■ About this task
Every line from the one containing "## run 2: layout make-up" to the one containing "## run 2: critical" in the records below, both included, must be set down exactly, and no other line.

[Items from a dataset]
_____
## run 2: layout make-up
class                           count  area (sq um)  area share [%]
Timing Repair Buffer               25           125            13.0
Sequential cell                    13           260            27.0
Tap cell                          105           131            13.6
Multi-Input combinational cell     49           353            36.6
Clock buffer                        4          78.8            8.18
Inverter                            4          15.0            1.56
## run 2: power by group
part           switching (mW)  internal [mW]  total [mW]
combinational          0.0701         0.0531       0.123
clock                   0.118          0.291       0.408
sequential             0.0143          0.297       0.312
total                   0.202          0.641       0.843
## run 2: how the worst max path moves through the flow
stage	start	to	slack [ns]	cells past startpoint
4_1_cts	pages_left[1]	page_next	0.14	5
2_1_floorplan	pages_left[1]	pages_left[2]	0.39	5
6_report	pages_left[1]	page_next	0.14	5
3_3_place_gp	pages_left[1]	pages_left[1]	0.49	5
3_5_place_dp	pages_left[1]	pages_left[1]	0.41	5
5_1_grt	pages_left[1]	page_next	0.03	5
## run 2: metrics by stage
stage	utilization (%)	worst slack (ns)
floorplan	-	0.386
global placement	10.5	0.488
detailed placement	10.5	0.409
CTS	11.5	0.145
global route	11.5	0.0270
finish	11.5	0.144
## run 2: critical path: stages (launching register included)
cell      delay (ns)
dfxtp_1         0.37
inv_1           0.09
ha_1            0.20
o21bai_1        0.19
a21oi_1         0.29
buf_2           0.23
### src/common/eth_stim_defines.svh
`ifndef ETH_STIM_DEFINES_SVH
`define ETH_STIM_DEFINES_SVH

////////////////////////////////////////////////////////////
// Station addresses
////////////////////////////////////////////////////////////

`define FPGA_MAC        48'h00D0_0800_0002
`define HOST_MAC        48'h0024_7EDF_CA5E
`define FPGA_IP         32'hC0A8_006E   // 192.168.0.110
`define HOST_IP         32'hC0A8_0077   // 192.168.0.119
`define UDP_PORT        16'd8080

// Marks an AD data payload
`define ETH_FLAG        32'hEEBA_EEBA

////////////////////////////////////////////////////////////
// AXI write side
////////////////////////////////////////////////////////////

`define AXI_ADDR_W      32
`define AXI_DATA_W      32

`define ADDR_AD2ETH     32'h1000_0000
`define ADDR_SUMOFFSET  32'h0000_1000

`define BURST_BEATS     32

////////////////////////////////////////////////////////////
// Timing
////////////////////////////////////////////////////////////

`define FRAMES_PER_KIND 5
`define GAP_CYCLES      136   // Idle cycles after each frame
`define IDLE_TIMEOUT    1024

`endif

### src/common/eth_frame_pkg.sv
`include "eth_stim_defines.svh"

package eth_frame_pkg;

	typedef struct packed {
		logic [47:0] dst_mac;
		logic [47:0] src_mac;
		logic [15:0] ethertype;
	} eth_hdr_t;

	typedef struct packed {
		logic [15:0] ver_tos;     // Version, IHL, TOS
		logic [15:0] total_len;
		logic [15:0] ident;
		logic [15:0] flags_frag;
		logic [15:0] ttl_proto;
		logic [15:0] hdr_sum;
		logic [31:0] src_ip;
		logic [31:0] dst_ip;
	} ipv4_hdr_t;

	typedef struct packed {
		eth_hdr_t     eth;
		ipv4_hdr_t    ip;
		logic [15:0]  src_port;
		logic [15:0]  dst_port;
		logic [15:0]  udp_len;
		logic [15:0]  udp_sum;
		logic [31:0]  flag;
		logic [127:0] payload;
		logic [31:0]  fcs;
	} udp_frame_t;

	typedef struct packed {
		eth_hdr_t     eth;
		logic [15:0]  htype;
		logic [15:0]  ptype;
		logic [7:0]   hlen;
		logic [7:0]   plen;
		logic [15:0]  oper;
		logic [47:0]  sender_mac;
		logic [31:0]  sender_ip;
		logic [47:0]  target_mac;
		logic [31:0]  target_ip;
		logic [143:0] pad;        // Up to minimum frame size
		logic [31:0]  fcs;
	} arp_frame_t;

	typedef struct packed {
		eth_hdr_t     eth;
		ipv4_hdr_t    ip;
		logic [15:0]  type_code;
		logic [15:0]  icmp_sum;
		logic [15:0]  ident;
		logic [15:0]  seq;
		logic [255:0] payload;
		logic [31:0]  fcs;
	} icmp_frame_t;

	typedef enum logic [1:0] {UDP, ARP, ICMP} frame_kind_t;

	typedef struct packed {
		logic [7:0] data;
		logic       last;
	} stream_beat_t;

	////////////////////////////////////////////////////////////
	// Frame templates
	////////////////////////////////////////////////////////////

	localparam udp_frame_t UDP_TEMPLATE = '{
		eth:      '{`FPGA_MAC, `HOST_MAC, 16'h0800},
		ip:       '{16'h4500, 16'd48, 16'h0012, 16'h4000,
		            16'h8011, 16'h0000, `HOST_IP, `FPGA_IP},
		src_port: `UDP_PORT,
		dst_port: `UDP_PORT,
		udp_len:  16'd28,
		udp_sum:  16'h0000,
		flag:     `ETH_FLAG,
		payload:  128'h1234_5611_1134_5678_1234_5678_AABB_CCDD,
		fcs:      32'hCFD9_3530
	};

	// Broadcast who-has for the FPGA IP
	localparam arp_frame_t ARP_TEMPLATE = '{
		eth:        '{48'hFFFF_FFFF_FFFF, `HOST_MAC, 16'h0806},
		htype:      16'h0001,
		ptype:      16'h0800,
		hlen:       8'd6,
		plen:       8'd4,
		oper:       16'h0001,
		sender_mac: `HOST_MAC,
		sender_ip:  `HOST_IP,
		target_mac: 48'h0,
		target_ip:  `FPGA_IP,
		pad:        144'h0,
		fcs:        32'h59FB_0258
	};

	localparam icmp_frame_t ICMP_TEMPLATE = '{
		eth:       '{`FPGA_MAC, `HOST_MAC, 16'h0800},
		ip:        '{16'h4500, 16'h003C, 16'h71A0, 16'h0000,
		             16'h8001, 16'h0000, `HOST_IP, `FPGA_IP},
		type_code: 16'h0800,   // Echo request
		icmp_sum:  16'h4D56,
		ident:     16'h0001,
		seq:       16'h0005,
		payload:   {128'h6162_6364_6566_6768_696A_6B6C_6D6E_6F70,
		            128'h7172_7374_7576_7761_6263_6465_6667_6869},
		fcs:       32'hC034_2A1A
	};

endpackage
_____
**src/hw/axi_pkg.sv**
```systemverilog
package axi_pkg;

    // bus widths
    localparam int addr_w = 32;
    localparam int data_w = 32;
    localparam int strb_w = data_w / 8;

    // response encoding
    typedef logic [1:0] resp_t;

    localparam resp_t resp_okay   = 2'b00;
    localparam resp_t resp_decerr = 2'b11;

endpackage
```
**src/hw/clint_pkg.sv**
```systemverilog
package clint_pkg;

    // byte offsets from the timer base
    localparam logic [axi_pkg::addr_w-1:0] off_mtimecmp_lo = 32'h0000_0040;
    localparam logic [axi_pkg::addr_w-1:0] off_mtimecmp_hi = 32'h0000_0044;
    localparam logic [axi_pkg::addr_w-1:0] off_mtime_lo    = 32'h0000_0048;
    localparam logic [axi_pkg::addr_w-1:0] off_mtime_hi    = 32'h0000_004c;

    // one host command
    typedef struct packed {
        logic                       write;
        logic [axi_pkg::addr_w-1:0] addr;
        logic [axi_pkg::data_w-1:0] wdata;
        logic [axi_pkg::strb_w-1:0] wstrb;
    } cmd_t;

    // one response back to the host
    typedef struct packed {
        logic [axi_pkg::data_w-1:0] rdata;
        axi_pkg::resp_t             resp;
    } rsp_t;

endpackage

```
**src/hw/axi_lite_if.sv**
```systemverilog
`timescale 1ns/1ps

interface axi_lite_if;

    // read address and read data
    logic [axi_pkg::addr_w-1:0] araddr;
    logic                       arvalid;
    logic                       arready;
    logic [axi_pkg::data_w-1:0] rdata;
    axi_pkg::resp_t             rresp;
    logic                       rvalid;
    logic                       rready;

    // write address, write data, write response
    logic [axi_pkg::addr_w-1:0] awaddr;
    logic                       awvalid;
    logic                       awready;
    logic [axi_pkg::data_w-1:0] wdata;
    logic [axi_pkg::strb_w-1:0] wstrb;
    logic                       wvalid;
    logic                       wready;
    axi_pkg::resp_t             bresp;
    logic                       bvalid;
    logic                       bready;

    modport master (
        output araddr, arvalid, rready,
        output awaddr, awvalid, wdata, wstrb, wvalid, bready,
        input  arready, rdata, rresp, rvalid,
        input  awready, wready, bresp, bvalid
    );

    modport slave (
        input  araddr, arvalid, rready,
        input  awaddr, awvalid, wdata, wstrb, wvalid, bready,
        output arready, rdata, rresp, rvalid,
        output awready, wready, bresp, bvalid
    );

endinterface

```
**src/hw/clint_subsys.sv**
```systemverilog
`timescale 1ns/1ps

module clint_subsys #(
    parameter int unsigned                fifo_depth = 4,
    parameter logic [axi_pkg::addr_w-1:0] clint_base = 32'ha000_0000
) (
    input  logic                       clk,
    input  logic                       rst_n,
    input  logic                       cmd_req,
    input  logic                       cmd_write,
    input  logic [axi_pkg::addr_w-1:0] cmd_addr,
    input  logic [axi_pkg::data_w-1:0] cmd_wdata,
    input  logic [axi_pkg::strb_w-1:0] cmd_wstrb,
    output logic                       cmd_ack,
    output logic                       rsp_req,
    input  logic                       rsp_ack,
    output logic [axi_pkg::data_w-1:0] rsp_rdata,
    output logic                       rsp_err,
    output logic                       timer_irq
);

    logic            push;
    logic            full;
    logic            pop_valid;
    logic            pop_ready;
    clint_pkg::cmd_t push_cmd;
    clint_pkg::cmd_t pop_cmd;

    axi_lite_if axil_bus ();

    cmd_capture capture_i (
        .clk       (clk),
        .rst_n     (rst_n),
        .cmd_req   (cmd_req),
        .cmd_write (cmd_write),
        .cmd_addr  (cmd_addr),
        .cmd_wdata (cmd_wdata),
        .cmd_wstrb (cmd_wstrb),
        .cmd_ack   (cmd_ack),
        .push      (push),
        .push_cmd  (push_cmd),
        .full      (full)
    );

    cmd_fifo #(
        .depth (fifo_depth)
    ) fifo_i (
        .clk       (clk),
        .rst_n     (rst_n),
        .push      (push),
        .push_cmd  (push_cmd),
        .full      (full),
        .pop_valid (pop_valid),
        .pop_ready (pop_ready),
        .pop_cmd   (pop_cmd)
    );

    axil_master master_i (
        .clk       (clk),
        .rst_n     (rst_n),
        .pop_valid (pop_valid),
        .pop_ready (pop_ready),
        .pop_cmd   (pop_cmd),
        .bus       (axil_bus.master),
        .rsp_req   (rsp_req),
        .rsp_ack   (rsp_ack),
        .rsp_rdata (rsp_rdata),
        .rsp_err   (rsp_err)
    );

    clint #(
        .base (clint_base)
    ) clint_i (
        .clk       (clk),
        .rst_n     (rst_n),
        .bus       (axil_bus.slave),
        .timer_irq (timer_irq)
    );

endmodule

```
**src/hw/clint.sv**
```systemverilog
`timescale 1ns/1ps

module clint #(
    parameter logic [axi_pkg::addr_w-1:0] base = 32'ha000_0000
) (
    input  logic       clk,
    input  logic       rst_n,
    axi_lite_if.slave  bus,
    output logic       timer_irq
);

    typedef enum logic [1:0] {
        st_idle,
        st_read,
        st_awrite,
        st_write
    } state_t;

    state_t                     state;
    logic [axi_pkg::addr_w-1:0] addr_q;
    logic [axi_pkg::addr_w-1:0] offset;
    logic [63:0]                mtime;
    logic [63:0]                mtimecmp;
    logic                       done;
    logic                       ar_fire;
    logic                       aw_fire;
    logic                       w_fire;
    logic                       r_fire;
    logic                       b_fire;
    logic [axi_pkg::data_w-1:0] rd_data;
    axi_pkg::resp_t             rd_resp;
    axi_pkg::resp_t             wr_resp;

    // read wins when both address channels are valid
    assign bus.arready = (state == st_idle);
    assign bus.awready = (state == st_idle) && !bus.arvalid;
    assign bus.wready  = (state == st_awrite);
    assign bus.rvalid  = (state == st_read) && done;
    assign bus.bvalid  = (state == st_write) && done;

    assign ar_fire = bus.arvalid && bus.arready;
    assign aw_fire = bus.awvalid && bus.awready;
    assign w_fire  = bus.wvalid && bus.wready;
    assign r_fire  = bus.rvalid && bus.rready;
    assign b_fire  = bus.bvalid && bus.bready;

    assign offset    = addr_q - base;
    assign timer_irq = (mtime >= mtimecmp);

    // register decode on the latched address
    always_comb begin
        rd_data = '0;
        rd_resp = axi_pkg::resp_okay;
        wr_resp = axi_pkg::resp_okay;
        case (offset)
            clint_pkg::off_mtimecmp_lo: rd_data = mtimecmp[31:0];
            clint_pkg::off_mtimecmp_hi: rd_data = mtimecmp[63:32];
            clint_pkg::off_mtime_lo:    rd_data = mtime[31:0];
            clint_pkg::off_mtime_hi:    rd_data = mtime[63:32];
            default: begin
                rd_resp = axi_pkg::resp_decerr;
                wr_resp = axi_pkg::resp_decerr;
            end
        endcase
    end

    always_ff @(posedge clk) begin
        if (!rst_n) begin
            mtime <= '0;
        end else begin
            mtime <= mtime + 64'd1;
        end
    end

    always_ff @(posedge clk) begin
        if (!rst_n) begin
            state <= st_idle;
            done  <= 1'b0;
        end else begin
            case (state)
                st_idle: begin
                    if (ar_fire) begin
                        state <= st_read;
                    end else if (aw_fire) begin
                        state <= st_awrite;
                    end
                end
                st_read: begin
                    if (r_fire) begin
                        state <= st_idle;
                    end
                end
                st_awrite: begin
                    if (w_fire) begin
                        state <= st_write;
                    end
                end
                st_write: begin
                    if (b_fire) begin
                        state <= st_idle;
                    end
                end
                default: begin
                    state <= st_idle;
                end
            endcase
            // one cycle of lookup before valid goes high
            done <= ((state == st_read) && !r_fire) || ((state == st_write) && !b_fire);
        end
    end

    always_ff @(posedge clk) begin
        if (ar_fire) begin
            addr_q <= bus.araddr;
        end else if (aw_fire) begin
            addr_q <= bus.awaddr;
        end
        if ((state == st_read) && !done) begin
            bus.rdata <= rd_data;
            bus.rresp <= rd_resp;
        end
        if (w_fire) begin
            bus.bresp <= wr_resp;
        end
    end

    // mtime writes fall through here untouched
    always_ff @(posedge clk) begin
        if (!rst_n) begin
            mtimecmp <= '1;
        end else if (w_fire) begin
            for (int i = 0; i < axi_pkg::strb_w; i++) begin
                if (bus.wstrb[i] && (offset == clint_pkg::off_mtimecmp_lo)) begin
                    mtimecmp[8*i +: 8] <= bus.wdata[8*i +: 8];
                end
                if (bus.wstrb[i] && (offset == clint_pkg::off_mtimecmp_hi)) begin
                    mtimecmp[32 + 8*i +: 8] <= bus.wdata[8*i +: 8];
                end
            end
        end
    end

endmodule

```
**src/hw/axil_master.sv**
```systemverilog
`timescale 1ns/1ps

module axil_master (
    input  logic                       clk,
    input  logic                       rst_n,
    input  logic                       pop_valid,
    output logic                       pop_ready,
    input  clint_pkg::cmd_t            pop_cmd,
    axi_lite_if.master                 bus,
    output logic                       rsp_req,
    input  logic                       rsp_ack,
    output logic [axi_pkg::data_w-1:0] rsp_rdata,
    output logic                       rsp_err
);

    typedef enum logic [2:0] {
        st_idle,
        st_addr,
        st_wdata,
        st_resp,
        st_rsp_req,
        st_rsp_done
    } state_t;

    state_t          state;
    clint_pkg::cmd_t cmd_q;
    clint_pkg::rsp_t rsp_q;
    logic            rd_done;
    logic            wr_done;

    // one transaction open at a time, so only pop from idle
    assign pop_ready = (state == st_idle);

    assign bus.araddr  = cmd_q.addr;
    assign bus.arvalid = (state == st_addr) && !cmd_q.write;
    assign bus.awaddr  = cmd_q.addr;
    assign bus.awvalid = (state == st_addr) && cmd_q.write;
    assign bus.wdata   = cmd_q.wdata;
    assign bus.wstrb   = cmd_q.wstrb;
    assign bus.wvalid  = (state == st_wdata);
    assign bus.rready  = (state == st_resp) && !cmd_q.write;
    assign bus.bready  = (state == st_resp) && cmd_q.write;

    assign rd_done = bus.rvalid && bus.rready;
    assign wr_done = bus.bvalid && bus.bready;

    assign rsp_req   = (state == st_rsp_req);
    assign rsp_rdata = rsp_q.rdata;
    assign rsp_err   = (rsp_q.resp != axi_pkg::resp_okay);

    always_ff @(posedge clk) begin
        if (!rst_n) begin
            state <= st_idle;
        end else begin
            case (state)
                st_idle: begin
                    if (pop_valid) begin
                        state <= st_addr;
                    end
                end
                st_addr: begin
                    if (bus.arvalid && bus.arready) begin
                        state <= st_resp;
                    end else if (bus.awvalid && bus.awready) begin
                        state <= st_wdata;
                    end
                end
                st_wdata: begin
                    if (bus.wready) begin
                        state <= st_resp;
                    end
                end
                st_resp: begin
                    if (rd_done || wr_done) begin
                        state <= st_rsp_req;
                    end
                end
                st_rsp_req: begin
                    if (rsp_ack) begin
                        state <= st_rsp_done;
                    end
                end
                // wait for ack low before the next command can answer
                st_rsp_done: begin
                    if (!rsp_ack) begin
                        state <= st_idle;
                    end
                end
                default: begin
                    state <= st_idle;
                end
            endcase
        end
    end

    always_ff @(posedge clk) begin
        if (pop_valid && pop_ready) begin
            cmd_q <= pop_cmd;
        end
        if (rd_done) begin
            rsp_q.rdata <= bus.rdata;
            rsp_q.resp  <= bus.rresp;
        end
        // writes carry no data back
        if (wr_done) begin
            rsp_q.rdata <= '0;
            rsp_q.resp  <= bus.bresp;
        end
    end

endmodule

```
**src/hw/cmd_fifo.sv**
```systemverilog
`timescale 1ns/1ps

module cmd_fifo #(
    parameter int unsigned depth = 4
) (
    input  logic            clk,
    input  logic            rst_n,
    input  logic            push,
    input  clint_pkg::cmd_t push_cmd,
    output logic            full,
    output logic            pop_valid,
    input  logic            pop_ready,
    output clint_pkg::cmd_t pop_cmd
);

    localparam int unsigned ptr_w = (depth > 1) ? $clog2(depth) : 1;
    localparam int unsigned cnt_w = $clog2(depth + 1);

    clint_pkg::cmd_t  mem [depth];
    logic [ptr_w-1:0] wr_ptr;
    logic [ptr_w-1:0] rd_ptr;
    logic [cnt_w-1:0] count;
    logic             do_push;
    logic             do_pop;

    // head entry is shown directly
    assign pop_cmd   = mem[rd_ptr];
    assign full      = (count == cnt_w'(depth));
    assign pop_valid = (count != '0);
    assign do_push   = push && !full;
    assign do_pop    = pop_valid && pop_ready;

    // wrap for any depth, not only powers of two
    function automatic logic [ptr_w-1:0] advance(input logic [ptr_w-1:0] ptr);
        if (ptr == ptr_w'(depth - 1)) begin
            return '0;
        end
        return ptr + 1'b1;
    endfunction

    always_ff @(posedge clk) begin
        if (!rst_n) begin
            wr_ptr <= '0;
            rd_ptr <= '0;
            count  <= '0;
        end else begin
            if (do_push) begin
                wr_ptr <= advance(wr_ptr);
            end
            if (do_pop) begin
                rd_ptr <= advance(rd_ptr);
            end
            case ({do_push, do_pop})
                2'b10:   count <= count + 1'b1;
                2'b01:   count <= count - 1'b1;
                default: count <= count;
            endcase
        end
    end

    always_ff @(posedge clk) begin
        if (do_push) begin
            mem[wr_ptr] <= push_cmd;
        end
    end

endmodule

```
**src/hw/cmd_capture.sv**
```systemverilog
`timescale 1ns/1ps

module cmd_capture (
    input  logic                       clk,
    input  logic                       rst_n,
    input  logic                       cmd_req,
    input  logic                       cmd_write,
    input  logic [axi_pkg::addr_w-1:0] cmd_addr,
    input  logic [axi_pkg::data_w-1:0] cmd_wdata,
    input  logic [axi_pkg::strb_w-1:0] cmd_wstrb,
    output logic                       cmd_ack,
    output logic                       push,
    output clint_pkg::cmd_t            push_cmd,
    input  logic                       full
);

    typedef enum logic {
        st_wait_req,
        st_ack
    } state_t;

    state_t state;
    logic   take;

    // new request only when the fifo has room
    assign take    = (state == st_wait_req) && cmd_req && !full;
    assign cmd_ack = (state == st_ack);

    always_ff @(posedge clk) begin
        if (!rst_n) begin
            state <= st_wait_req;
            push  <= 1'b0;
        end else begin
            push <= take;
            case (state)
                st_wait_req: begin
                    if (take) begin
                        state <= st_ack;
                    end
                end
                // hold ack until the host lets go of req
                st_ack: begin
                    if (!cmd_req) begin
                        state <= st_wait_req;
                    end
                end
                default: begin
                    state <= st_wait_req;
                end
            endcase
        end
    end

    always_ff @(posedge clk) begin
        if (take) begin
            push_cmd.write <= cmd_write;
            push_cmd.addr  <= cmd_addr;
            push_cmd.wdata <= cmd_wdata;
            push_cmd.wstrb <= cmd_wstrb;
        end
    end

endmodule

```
_____
■ Answer to this task
## run 2: layout make-up
class                           count  area (sq um)  area share [%]
Timing Repair Buffer               25           125            13.0
Sequential cell                    13           260            27.0
Tap cell                          105           131            13.6
Multi-Input combinational cell     49           353            36.6
Clock buffer                        4          78.8            8.18
Inverter                            4          15.0            1.56
## run 2: power by group
part           switching (mW)  internal [mW]  total [mW]
combinational          0.0701         0.0531       0.123
clock                   0.118          0.291       0.408
sequential             0.0143          0.297       0.312
total                   0.202          0.641       0.843
## run 2: how the worst max path moves through the flow
stage	start	to	slack [ns]	cells past startpoint
4_1_cts	pages_left[1]	page_next	0.14	5
2_1_floorplan	pages_left[1]	pages_left[2]	0.39	5
6_report	pages_left[1]	page_next	0.14	5
3_3_place_gp	pages_left[1]	pages_left[1]	0.49	5
3_5_place_dp	pages_left[1]	pages_left[1]	0.41	5
5_1_grt	pages_left[1]	page_next	0.03	5
## run 2: metrics by stage
stage	utilization (%)	worst slack (ns)
floorplan	-	0.386
global placement	10.5	0.488
detailed placement	10.5	0.409
CTS	11.5	0.145
global route	11.5	0.0270
finish	11.5	0.144
## run 2: critical path: stages (launching register included)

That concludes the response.